Year before last it snowed every fucking three days, on the dot. We didn’t have a snowblower. It got to the point where I would look at my car, buried in another foot or two of heavy snow, and just want to cry. I didn’t even want to look at a shovel. I went from digging a nice clear spot out for my car to digging a tiny little area, just enough to get my car out. My back hurt and I was just miserable about it.
So on the 27th snowstorm or whatever I was out there, slaving away again. Kitty-corner from us the owners were out there, snowblowing. They must have seen me wallowing along, for they called out,
“Do you want us to come help?”
Not wanting to impose, I said,
“Well, thank you, but I think I’m OK…”
They looked at each other and called out
“you sure?”
I looked at all the snow left and back at them and said “I can’t say no.” They laughed, and came over to help.
After they did mine, they moved to the house of the old lady across the street. I went over and helped - the guy snowblowed out the driveway and I helped shovel the walk.
They were so nice, and it was only five minutes of their time, but took away 30 or 40 minutes of work for me!
We just moved in here, so we don’t yet have a huge database of good neighbor stories, but so far the neighbors are great. We had a housewarming party and invited the block, and several neighbors showed up with contributions of food or drink. The neighbors across the street mow our yard. Last Saturday, I was out pulling bindweed (YOU SUCK, BINDWEED) from the front yard, and the next-door neighbor brought over a huge container of homemade Louisiana gumbo.
When I came home from the hospital after giving birth, my neighbor Penny brought over dinner that she’d made.
Another neighbor, Jim, once snow-blowed (snow-blew? removed, anyway) four feet of snow off our sidewalks.
My parents have great neighbors too. When their power went out, the neighbors let them use their generator. Also, their little boy used to come over and sit beside my mom while she was gardening. It was sweet.
Another neighbor had a little boy who walked up to the fence behind their house. Mom pointed out her flowers. The little boy left, then returned and showed her his Incredible Hulk action figure.
Within a week of moving in to my house, we had a big snowstorm. The next morning I went out to shovel before leaving for work and discovered the driveway already plowed. It took several months for me to establish who did the good deed. He has also mowed most of my lawn when my mower went on strike. (He didn’t do all the yard and I don’t blame him - the back is known as “the evil hill”.)
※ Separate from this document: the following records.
This is an optimization exercise on Yosys and OpenROAD, whose aim is small area, not a production implementation.
Only simulation tests tie the RTL to the original design; equivalence was not proved.

Setup of run A:
==> flow/design.v <==
module median_filter_resource_optimized
(
    input                ck100m,
    input                srst_n,
    input                enable,
    input        [15:0]  in,
    output               out_enable,
    output reg   [15:0]  out
);
    localparam int NT = 7;              
    localparam int L  = 17;             
    reg [15:0] win  [0:9];
    reg [15:0] tail [0:NT-1];            
    reg [1:0]  lane [0:9];               
    reg [L-1:0] cand;
    reg [3:0]  m;
    reg [3:0]  nval;                     
    reg [6:0]  q;                        
    wire idle = ~q[6] & ~q[1];           
    assign out_enable = ~q[1] & q[0];    
    wire s12  = ~q[2] & q[1];            
    logic [7:0] sel;                     
    logic [7:0] nsel;                    
    logic nidle;                         
    always_comb begin
        sel[0] = idle;
        for (int j = 1; j < 7; j++) sel[j] = q[7-j] & ~q[6-j];
        sel[7] = q[6] & q[0];
        nidle = (idle & ~enable) | s12;
        nsel[0] = nidle;
        nsel[1] = idle & enable;
        for (int j = 2; j < 8; j++) nsel[j] = sel[j-1];
    end
    logic [3:0] nval_next;
    always_comb nval_next = nval + {3'd0, enable && nval != 4'd10};
    always @(posedge ck100m or negedge srst_n) begin
        if (~srst_n) begin
            q    <= 7'd0;
            nval <= 4'd0;
        end else begin
            q    <= {idle ? enable : ~q[0], q[6:1]};
            nval <= nval_next;
        end
    end
    logic [15:0] w9sh;
    always_comb begin
        w9sh = '0;
        for (int j = 0; j < 7; j++)
            if (sel[j]) w9sh = w9sh | (win[9] << (2*j + 2));
    end
    logic [1:0] xw [0:9];
    logic [1:0] xin;
    always_comb begin
        for (int n = 0; n < 10; n++) begin
            xw[n] = 2'b00;
            for (int j = 0; j < 8; j++)
                if (nsel[j]) xw[n] = xw[n] | win[n][15-2*j -: 2];
        end
        xin = nidle ? in[15:14] : in[13:12];
    end
    always @(posedge ck100m) begin
        if (enable) begin
            win[0]  <= in;
            lane[0] <= xin;
            for (int i = 1; i < 10; i++) begin
                win[i]  <= win[i-1];
                lane[i] <= xw[i-1];
            end
        end else begin
            for (int i = 0; i < 10; i++) lane[i] <= xw[i];
        end
        tail[0][15:2] <= w9sh[15:2];
        for (int t = 1; t < NT; t++)
            for (int b = 2 + 2*t; b < 16; b++) tail[t][b] <= tail[t-1][b-2];
    end
    function automatic [3:0] tsum(input [17:0] x, input [3:0] m);
        logic t1, t2, t3, t4, t5, t6, t7, t8, t9, t10, t11, t12, t13, t14, t15, t16, t17, t18, t19, t20, t21, t22, t23, t24, t25, t26, t27, t28, t29, t30, t31, t32, g0, g1, g2, p0, p1, p2, c1, c2, c3;
        t1 = m[0] ^ x[0] ^ x[10]; t2 = (m[0] & x[0]) | (m[0] & x[10]) | (x[0] & x[10]);
        t3 = x[11] ^ x[12] ^ x[13]; t4 = (x[11] & x[12]) | (x[11] & x[13]) | (x[12] & x[13]);
        t5 = x[14] ^ x[15] ^ x[16]; t6 = (x[14] & x[15]) | (x[14] & x[16]) | (x[15] & x[16]);
        t7 = x[1] ^ x[2] ^ x[3]; t8 = (x[1] & x[2]) | (x[1] & x[3]) | (x[2] & x[3]);
        t9 = x[4] ^ x[5] ^ x[6]; t10 = (x[4] & x[5]) | (x[4] & x[6]) | (x[5] & x[6]);
        t11 = x[7] ^ x[8] ^ x[9]; t12 = (x[7] & x[8]) | (x[7] & x[9]) | (x[8] & x[9]);
        t13 = t1 ^ t11 ^ t3; t14 = (t1 & t11) | (t1 & t3) | (t11 & t3);
        t15 = t5 ^ t7 ^ t9; t16 = (t5 & t7) | (t5 & t9) | (t7 & t9);
        t17 = t13 ^ t15 ^ x[17]; t18 = (t13 & t15) | (t13 & x[17]) | (t15 & x[17]);
        t19 = m[1] ^ t10 ^ t12; t20 = (m[1] & t10) | (m[1] & t12) | (t10 & t12);
        t21 = t2 ^ t4 ^ t6; t22 = (t2 & t4) | (t2 & t6) | (t4 & t6);
        t23 = t8 ^ t14 ^ t16; t24 = (t8 & t14) | (t8 & t16) | (t14 & t16);
        t25 = t19 ^ t21 ^ t23; t26 = (t19 & t21) | (t19 & t23) | (t21 & t23);
        t27 = m[2] ^ t20 ^ t22; t28 = (m[2] & t20) | (m[2] & t22) | (t20 & t22);
        t29 = t24 ^ t27 ^ t26; t30 = (t24 & t27) | (t24 & t26) | (t27 & t26);
        t31 = m[3] ^ t28 ^ t30; t32 = (m[3] & t28) | (m[3] & t30) | (t28 & t30);
        g0 = t17 & 1'b0; p0 = t17 ^ 1'b0;
        g1 = t18 & t25; p1 = t18 ^ t25;
        g2 = t29 & 1'b0; p2 = t29 ^ 1'b0;
        c1 = g0; c2 = g1 | (p1 & g0); c3 = g2 | (p2 & g1) | (p2 & p1 & g0);
        tsum = {c3 | t31 | t32, p2 ^ c2, p1 ^ c1, p0};
    endfunction
    logic [1:0] ln [0:L];
    logic [L:0] cc, lt1, lt2, lt3, c_new;
    logic [3:0] s1, s2, s3, m_new;
    logic [1:0] d;
    always_comb begin
        for (int n = 0; n < 10; n++) ln[n] = lane[n];
        for (int t = 0; t < NT; t++) ln[10+t] = tail[t][15:14];
        ln[L] = in[15:14];
        cc = {idle, cand};
        for (int n = 0; n <= L; n++) begin
            lt1[n] = cc[n] & ~ln[n][1] & ~ln[n][0];
            lt2[n] = cc[n] & ~ln[n][1];
            lt3[n] = cc[n] & ~(ln[n][1] & ln[n][0]);
        end
        s1 = tsum(lt1, m);
        s2 = tsum(lt2, m);
        s3 = tsum(lt3, m);
        if (!s3[3])      begin d = 2'd3; m_new = s3; end
        else if (!s2[3]) begin d = 2'd2; m_new = s2; end
        else if (!s1[3]) begin d = 2'd1; m_new = s1; end
        else             begin d = 2'd0; m_new = m; end
        for (int n = 0; n <= L; n++) c_new[n] = cc[n] & (ln[n] == d);
    end
    always @(posedge ck100m or negedge srst_n) begin
        if (~srst_n) begin
            cand <= '0;
            m    <= 4'd12;
        end else if (nidle) begin
            for (int n = 0; n < L; n++) cand[n] <= (n < 10) && (n < nval_next);
            m <= 4'd12 - nval_next;
        end else begin
            m <= m_new;
            cand[9:0]    <= enable ? {c_new[8:0], c_new[L]} : c_new[9:0];
            cand[10]     <= enable & c_new[9];
            cand[L-1:11] <= c_new[L-2:10];
        end
    end
    always @(posedge ck100m) begin
        for (int j = 0; j < 8; j++)
            if (sel[j]) out[15-2*j -: 2] <= d;
    end
endmodule
clock: 5.0 ns
lec_check: 0
abc_area: 1
cap_margin: 20
core_margin: 2
core_utilization: 40
cts_cluster_diameter: 35
cts_cluster_size: 9
slew_margin: 20
standard.sh (not shown) runs the stock make flow with config.mk's settings and CLKGATE_MAP_FILE= SYNTH_SCRIPT=/design/flow/synth_recipe.tcl, a recipe that flattens the netlist after the stock synthesis.
==> flow/flow/run.sh <==
#!/bin/bash
# The standard layout (standard.sh), with two changes:
#  - the port buffers are sky130_fd_sc_hd__buf_1 rather than the default choice;
#  - clock tree synthesis inserts no dummy loads and builds the tree from
#    sky130_fd_sc_hd__clkbuf_4, with small sink clusters (at most 9 sinks,
#    35 um across) so that every flip-flop clock pin keeps a fast slew.
# make's full output goes to flow.log in this folder; ORFS keeps each step's log
# under orfs/logs/.
set -euo pipefail
bash standard.sh \
  "BUFFER_PORTS_ARGS=-buffer_cell sky130_fd_sc_hd__buf_1" \
  "CTS_ARGS=-sink_clustering_enable -repair_clock_nets -dont_use_dummy_load -buf_list sky130_fd_sc_hd__clkbuf_4 -sink_clustering_size 9 -sink_clustering_max_diameter 35" \
  finish > flow.log 2>&1
Inputs modified between run A and run B:
Settings: ABC_AREA now 0, was 1.
## What came out
Number of cells on the critical path sits lower in run B than in run A. Source-to-sink clock delay at the later pin of the worst-skew pair in run B vs run A: down 0.02 ns. Run A → run B: total met3 wirelength after detailed routing shrank by 41 µm, final design instance area without fill held steady. Maximum fanout along the worst path on run B is down relative to run A. Looking at setup slack, run B sits 0.17 ns below run A. Sort run A and run B by count of buffering cells on the critical path with inverters included asc -> top: run A.
What run C does differently from run B at the input level:
Settings: ABC_AREA changed from 0 to 1.
diff --git a/flow/flow/run.sh b/flow/flow/run.sh
--- a/flow/flow/run.sh
+++ b/flow/flow/run.sh
@@ -12 +12 @@
-  "CTS_ARGS=-sink_clustering_enable -repair_clock_nets -dont_use_dummy_load -buf_list sky130_fd_sc_hd__clkbuf_4 -sink_clustering_size 9 -sink_clustering_max_diameter 35" \
+  "CTS_ARGS=-sink_clustering_enable -repair_clock_nets -dont_use_dummy_load -buf_list sky130_fd_sc_hd__clkbuf_4 -sink_clustering_size 12 -sink_clustering_max_diameter 30" \
Against run B, run C reports a clock-cell share of area that is higher.
Worst-case hold slack on run C is behind run B.
On sequential share of layout area, run B tracks run C almost exactly.
Comparing run B with run C, the utilization came out essentially unchanged.
Delta (run C minus run B): number of buffers outside the clock class in the layout shrank by 28%; fraction of synthesized area in multiplexers shrank by 2.3 points; count of clock buffers in the final design grew by about 16%; share of final-layout standard cells stronger than drive strength 1 shrank by 3.2 points.
| synthesis-to-finish area growth | run C vs run B | 0.87 points lower |
Run C vs run B: placed instance count up by more than 10%
Result for run B and run C: all clean
For run B, the endpoint of the most critical setup path was cand[8]$_DFF_PN0_, unlike run C, where it was cand[7]$_DFF_PN0_.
For a long time, I let kids slide down the hill each winter but erosion is a problem I constantly fight so now there is a berm with bushes in the way. I mourned the passing of sledding as much as the kids did.
I have to admit though, the neighborhood isn’t nearly as social as the one I grew up in. I blame air conditioning. We just don’t hang around outside to see each other much.
Just this summer: Next door neighbor, Les, helped me build a garden shed. Neighbor across the street, Steve, brought a skid loader and spread the gravel for said shed and built the damn floor while I was at work and couldn’t help at all. He was going to help me build it, but I asked Les instead as Steve had already done way more than enough for me. Neighbor across the alley, Stacy, painted the house for me since I couldn’t find a ‘professional’ to do it. She did a damn good job too (I paid her of course, but still she didn’t have to volunteer at all).
I have some damn good neighbors and am proud to live here.